(Information shown begins)
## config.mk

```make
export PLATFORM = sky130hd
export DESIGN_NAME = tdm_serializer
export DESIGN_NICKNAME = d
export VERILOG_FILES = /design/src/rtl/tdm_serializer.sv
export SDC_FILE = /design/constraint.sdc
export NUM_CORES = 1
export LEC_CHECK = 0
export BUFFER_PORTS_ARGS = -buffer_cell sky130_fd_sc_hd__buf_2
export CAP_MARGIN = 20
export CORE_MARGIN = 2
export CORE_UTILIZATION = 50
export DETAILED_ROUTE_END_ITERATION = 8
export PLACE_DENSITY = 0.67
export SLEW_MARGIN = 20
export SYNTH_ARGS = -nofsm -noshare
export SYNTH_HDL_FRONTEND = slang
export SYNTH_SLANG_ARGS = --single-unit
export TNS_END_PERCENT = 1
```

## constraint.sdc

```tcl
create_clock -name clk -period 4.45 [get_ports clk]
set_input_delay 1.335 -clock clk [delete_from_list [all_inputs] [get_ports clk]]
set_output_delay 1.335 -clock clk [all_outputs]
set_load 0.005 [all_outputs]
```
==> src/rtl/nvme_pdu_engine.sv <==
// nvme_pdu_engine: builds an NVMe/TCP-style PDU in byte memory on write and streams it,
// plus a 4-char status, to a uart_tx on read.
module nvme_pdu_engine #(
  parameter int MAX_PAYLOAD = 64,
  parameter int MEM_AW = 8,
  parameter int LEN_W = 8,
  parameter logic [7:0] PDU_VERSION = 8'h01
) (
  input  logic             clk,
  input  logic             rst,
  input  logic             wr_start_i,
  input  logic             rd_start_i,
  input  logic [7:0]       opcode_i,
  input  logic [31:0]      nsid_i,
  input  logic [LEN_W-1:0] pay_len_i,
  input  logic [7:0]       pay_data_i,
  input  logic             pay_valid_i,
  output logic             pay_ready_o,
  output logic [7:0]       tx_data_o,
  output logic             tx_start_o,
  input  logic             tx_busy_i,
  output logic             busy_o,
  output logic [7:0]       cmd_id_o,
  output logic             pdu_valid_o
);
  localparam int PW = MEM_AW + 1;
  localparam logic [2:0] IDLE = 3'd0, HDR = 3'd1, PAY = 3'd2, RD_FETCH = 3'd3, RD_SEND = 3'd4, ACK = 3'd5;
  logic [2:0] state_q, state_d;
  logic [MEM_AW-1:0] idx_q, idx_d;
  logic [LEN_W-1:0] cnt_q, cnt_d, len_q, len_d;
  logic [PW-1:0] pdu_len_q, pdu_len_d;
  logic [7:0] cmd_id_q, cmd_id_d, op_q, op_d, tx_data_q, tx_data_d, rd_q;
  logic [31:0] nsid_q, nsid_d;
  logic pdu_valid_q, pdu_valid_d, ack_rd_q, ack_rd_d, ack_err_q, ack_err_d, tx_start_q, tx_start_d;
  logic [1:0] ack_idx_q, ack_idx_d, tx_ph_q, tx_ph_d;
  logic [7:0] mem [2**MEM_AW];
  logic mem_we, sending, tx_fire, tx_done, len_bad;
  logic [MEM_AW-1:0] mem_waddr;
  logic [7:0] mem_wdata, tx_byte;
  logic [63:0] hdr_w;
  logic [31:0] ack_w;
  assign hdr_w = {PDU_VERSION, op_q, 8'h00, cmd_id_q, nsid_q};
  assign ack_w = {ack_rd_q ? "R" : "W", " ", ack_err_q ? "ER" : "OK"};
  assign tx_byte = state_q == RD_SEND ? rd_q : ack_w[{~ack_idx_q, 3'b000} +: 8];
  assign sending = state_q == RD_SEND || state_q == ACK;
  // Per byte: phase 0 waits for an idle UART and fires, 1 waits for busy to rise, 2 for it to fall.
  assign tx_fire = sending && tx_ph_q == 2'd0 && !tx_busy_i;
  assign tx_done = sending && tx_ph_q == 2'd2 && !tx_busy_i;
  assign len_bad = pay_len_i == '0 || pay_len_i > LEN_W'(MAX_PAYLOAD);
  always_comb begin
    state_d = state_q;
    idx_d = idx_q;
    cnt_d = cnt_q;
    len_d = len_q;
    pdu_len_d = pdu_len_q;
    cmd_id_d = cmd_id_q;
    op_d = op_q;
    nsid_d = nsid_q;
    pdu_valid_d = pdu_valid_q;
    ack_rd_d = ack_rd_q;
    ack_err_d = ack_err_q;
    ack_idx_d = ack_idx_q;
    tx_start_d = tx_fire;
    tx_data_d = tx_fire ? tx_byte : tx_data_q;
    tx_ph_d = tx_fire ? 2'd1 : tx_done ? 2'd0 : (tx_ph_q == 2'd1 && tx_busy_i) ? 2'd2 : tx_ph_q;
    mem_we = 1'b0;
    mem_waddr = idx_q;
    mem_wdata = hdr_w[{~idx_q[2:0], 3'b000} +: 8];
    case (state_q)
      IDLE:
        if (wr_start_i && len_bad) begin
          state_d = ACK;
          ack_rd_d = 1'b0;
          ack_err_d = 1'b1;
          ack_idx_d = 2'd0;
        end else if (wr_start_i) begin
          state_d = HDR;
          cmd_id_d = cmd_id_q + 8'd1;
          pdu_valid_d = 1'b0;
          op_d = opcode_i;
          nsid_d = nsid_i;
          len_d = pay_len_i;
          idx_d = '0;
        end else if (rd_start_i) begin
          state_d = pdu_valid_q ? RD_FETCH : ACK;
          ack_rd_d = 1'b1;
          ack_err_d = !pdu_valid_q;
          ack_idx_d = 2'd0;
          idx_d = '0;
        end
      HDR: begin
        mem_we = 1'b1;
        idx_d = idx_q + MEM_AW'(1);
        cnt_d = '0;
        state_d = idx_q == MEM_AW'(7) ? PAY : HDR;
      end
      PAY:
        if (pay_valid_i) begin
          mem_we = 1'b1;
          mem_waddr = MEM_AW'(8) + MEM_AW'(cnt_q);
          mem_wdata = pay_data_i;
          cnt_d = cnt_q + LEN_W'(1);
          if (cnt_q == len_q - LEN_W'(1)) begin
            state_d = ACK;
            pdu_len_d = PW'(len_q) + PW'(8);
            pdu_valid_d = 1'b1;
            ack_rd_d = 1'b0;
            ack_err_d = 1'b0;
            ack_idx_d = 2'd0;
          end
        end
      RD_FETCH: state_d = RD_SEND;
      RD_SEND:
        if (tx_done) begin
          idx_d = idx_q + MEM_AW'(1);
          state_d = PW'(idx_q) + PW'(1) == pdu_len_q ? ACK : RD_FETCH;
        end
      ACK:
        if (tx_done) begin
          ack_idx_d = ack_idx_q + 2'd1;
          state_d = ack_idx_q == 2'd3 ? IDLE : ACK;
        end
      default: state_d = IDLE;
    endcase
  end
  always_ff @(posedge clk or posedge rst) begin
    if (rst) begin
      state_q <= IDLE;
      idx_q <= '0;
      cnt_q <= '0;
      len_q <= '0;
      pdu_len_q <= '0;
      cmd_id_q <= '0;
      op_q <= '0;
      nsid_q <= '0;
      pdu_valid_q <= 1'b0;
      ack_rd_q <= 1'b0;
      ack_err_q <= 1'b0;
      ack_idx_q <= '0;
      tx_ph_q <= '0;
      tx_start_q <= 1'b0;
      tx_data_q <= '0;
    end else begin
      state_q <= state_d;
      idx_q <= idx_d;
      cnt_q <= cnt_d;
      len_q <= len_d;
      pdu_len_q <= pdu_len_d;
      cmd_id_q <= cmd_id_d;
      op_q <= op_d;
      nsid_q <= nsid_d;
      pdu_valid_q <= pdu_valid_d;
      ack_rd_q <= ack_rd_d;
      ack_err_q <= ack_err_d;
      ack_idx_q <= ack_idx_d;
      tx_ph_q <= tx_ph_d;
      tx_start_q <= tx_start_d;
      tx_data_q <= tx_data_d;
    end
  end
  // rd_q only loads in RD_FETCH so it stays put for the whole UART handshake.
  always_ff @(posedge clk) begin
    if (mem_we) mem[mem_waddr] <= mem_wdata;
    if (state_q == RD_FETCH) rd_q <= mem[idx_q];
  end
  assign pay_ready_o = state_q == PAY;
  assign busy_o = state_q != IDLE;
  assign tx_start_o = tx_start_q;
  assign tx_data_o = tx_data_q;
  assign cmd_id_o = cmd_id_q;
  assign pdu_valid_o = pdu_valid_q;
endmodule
(Information shown ends)
Task instructions » Which lines contain "sending"? Copy each of them from the listing.

Task answer »
  logic mem_we, sending, tx_fire, tx_done, len_bad;
  assign sending = state_q == RD_SEND || state_q == ACK;
  assign tx_fire = sending && tx_ph_q == 2'd0 && !tx_busy_i;
  assign tx_done = sending && tx_ph_q == 2'd2 && !tx_busy_i;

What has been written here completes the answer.